Do you know what the difference is between begging and professional follow-up?
Three unreturned contacts to your buyer.
After three, you have to be honest with yourself—she’s just not that into you.
I call this endless follow up process the “Maybe Whirlpool.”
You know that you are in the “maybe whirlpool” when one or more of the following conditions happen:
- Slow response cycles.Any response cycle outside of 48 hours from your point of contact. When these are repeated with your key buyer or contact, then you either have a very weak contact, or you are very low on the list of issues they are solving.
- Long consideration windows,like when you receive a message that says that they will be considering their options over a period greater than 3 weeks. You may need to modify the period if there are engineering requirements, IT configuration issues or other technical compliance issues. However, there is a cycle that you need to define and then honor if you are going to stay out of the whirlpool.
- Vague political maneuvering comments.“There are a few things going on here that I can’t discuss. I need to line some things up and then I will get back to you.” Again, you have a weak contact who will not be making a decision in the near future.
- Two delays. When a fixed decision date has been moved twice.
You have to get out of the maybe whirlpool. It wastes your time and it creates a depressing and debilitating set of activities for you as you sit outside the prospect waiting and wondering.
My solution to this is to break the cycle. The following is a general version of the email we send to companies that are keeping us in the “Maybe Whirlpool.”
I know how important timing is when considering work with a company like ours. Because we have not been able to connect in the past few weeks by phone or email, I believe that what we have discussed is not currently in your top priority list.
I do not want to keep contacting you, because at this point my calls and emails move from the “pleasant persistence” category into “active annoyance” category.
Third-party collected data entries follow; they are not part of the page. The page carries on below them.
[config.mk]
export PLATFORM = sky130hd
export DESIGN_NAME = chip8_keypad_scanner
export DESIGN_NICKNAME = d
export VERILOG_FILES = /design/src/rtl/chip8_kb_pkg.sv /design/src/rtl/chip8_evt_fifo.sv /design/src/rtl/chip8_keypad_scanner.sv
export SDC_FILE = /design/constraint.sdc
export NUM_CORES = 1
export LEC_CHECK = 0
export ABC_AREA = 1
export CORE_MARGIN = 1
export CORE_UTILIZATION = 64
export DETAILED_ROUTE_END_ITERATION = 10
export HOLD_SLACK_MARGIN = 0.03
export PLACE_DENSITY = 0.85
export SLEW_MARGIN = 25
export SYNTH_ARGS = -nofsm -noshare
export SYNTH_HDL_FRONTEND = slang
export SYNTH_SLANG_ARGS = --single-unit
[constraint.sdc]
create_clock -name clk_in -period 6.25 [get_ports clk_in]
set_clock_uncertainty 0.2 [all_clocks]
set_input_delay 1.875 -clock clk_in [delete_from_list [all_inputs] [get_ports clk_in]]
set_output_delay 1.875 -clock clk_in [all_outputs]
set_load 0.02 [all_outputs]
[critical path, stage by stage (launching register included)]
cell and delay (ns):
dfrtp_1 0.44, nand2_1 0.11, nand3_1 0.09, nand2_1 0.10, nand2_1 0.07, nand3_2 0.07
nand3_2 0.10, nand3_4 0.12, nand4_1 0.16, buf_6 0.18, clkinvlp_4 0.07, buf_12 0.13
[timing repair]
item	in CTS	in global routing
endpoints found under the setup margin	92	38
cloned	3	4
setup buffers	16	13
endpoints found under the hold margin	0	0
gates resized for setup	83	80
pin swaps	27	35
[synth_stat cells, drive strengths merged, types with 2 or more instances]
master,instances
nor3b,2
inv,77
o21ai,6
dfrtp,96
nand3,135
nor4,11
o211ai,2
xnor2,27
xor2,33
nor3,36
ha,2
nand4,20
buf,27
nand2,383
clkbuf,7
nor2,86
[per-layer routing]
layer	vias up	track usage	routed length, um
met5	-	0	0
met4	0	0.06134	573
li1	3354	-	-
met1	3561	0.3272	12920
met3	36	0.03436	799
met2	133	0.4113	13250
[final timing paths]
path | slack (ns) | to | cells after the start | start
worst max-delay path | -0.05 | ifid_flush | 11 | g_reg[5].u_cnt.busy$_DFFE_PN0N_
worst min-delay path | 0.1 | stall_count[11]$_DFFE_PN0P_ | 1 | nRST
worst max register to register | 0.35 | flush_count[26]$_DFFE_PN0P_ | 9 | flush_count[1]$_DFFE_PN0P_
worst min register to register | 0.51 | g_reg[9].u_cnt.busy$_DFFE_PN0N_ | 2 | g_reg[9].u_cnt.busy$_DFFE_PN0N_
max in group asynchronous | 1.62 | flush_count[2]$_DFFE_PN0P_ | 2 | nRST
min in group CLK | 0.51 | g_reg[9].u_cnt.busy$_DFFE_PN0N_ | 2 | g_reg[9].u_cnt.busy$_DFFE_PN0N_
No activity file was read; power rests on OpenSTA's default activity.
File: src/rtl/bch_data_correct.sv
// BCH error-application stage: buffers the data part of a codeword, then XORs the
// Chien error stream onto it beat by beat and emits corrected data with framing.
module bch_data_correct #(
  parameter int unsigned DATA_BITS = 4,
  parameter int unsigned BITS      = 1,
  localparam int unsigned CNT_W    = $clog2(DATA_BITS + 1)
) (
  input  logic             clk,
  input  logic             rst,
  input  logic             in_start,
  input  logic             in_valid,
  input  logic [BITS-1:0]  in_data,
  output logic             in_ready,
  input  logic             err_first,
  input  logic             err_valid,
  input  logic [BITS-1:0]  err,
  output logic             out_valid,
  output logic             out_first,
  output logic             out_last,
  output logic [BITS-1:0]  out_data,
  output logic [CNT_W-1:0] err_cnt,
  output logic             err_orphan
);

  localparam int unsigned BEATS = DATA_BITS / BITS;
  localparam int unsigned CW    = (BEATS > 1) ? $clog2(BEATS) : 1;
  localparam logic [CW-1:0] LAST = CW'(BEATS - 1);

  localparam logic [1:0] IDLE    = 2'd0;
  localparam logic [1:0] FILL    = 2'd1;
  localparam logic [1:0] HOLD    = 2'd2;
  localparam logic [1:0] CORRECT = 2'd3;

  logic [1:0]      state_q, state_d;
  logic [CW-1:0]   wr_cnt_q, wr_cnt_d;
  logic [CW-1:0]   rd_cnt_q, rd_cnt_d;
  logic [BITS-1:0] data_buf [BEATS];

  logic            wr_en;
  logic [CW-1:0]   wr_idx;
  logic            hit;
  logic [CW-1:0]   rd_idx;
  logic            orphan;

  function automatic logic [CNT_W-1:0] popcount(input logic [BITS-1:0] v);
    logic [CNT_W-1:0] n;
    n = '0;
    for (int i = 0; i < int'(BITS); i++) n = n + CNT_W'(v[i]);
    return n;
  endfunction

  // Next-state decode: buffer writes, error-beat acceptance and orphan detection.
  always_comb begin
    state_d  = state_q;
    wr_cnt_d = wr_cnt_q;
    rd_cnt_d = rd_cnt_q;
    wr_en    = 1'b0;
    wr_idx   = wr_cnt_q;
    hit      = 1'b0;
    rd_idx   = rd_cnt_q;
    orphan   = 1'b0;
    unique case (state_q)
      IDLE, FILL: begin
        // in_start always (re)starts the word at beat 0
        if (in_start) begin
          wr_en    = 1'b1;
          wr_idx   = '0;
          wr_cnt_d = CW'(1);
          state_d  = (BEATS == 1) ? HOLD : FILL;
        end else if (in_valid && state_q == FILL) begin
          wr_en    = 1'b1;
          wr_cnt_d = wr_cnt_q + 1'b1;
          if (wr_cnt_q == LAST) state_d = HOLD;
        end
        orphan = err_first;
      end
      HOLD: begin
        if (err_first) begin
          hit    = 1'b1;
          rd_idx = '0;
        end
      end
      CORRECT: begin
        // a second err_first mid-word belongs to no stored word
        if (err_first) orphan = 1'b1;
        else if (err_valid) hit = 1'b1;
      end
      default: state_d = IDLE;
    endcase
    if (hit) begin
      rd_cnt_d = rd_idx + 1'b1;
      state_d  = (rd_idx == LAST) ? IDLE : CORRECT;
    end
  end

  // Control state and registered outputs.
  always_ff @(posedge clk) begin
    if (!rst) begin
      state_q    <= IDLE;
      wr_cnt_q   <= '0;
      rd_cnt_q   <= '0;
      in_ready   <= 1'b0;
      out_valid  <= 1'b0;
      out_first  <= 1'b0;
      out_last   <= 1'b0;
      out_data   <= '0;
      err_cnt    <= '0;
      err_orphan <= 1'b0;
    end else begin
      state_q    <= state_d;
      wr_cnt_q   <= wr_cnt_d;
      rd_cnt_q   <= rd_cnt_d;
      in_ready   <= (state_d == IDLE) || (state_d == FILL);
      out_valid  <= hit;
      out_first  <= hit && (state_q == HOLD);
      out_last   <= hit && (rd_idx == LAST);
      err_orphan <= orphan;
      if (hit) begin
        out_data <= data_buf[rd_idx] ^ err;
        err_cnt  <= ((state_q == HOLD) ? '0 : err_cnt) + popcount(err);
      end
    end
  end

  // Data buffer; contents are don't-care after reset.
  always_ff @(posedge clk) begin
    if (wr_en) data_buf[wr_idx] <= in_data;
  end

endmodule
$ cat config.mk
export PLATFORM = sky130hd
export DESIGN_NAME = read_from_lcd
export DESIGN_NICKNAME = d
export VERILOG_FILES = /design/src/rtl/lcd_pkg.sv /design/src/rtl/lcd_bus_cycle.sv /design/src/rtl/read_from_lcd.sv
export SDC_FILE = /design/constraint.sdc
export NUM_CORES = 1
export LEC_CHECK = 0
export BUFFER_PORTS_ARGS = -buffer_cell sky130_fd_sc_hd__buf_2
export CAP_MARGIN = 10
export CORE_MARGIN = 4
export CORE_UTILIZATION = 57
export DETAILED_ROUTE_END_ITERATION = 10
export PLACE_DENSITY = 0.85
export SYNTH_ARGS = -nofsm -noshare
export SYNTH_HDL_FRONTEND = slang
export SYNTH_SLANG_ARGS = --single-unit
$ cat constraint.sdc
create_clock -name clock -period 5.3 [get_ports clock]
set_input_delay 0.53 -clock clock [delete_from_list [all_inputs] [get_ports clock]]
set_output_delay 0.53 -clock clock [all_outputs]
set_load 0.01 [all_outputs]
Out of courtesy to you, I am going to assume that if I do not hear from you in the next several days, other priorities have replaced the project we discussed. I will not contact you for another 3 months to allow you the time to take care of those priorities.
If I am wrong, please, give me a call or an email because my interest in your company and the project has not diminished.
“Sales Rep who is no longer in the Maybe Whirlpool”
The next step is to honor what you have sent. Don’t chase anymore. Call back in 3 months, or whatever cycle you have stated. Period.
It is possible, actually very possible, that your prospect will respond quickly to you and re-engage. Awesome. But, if he or she does not, you have to let them go, take them off of your pipeline and move on. Admit it. She’s just not that into you.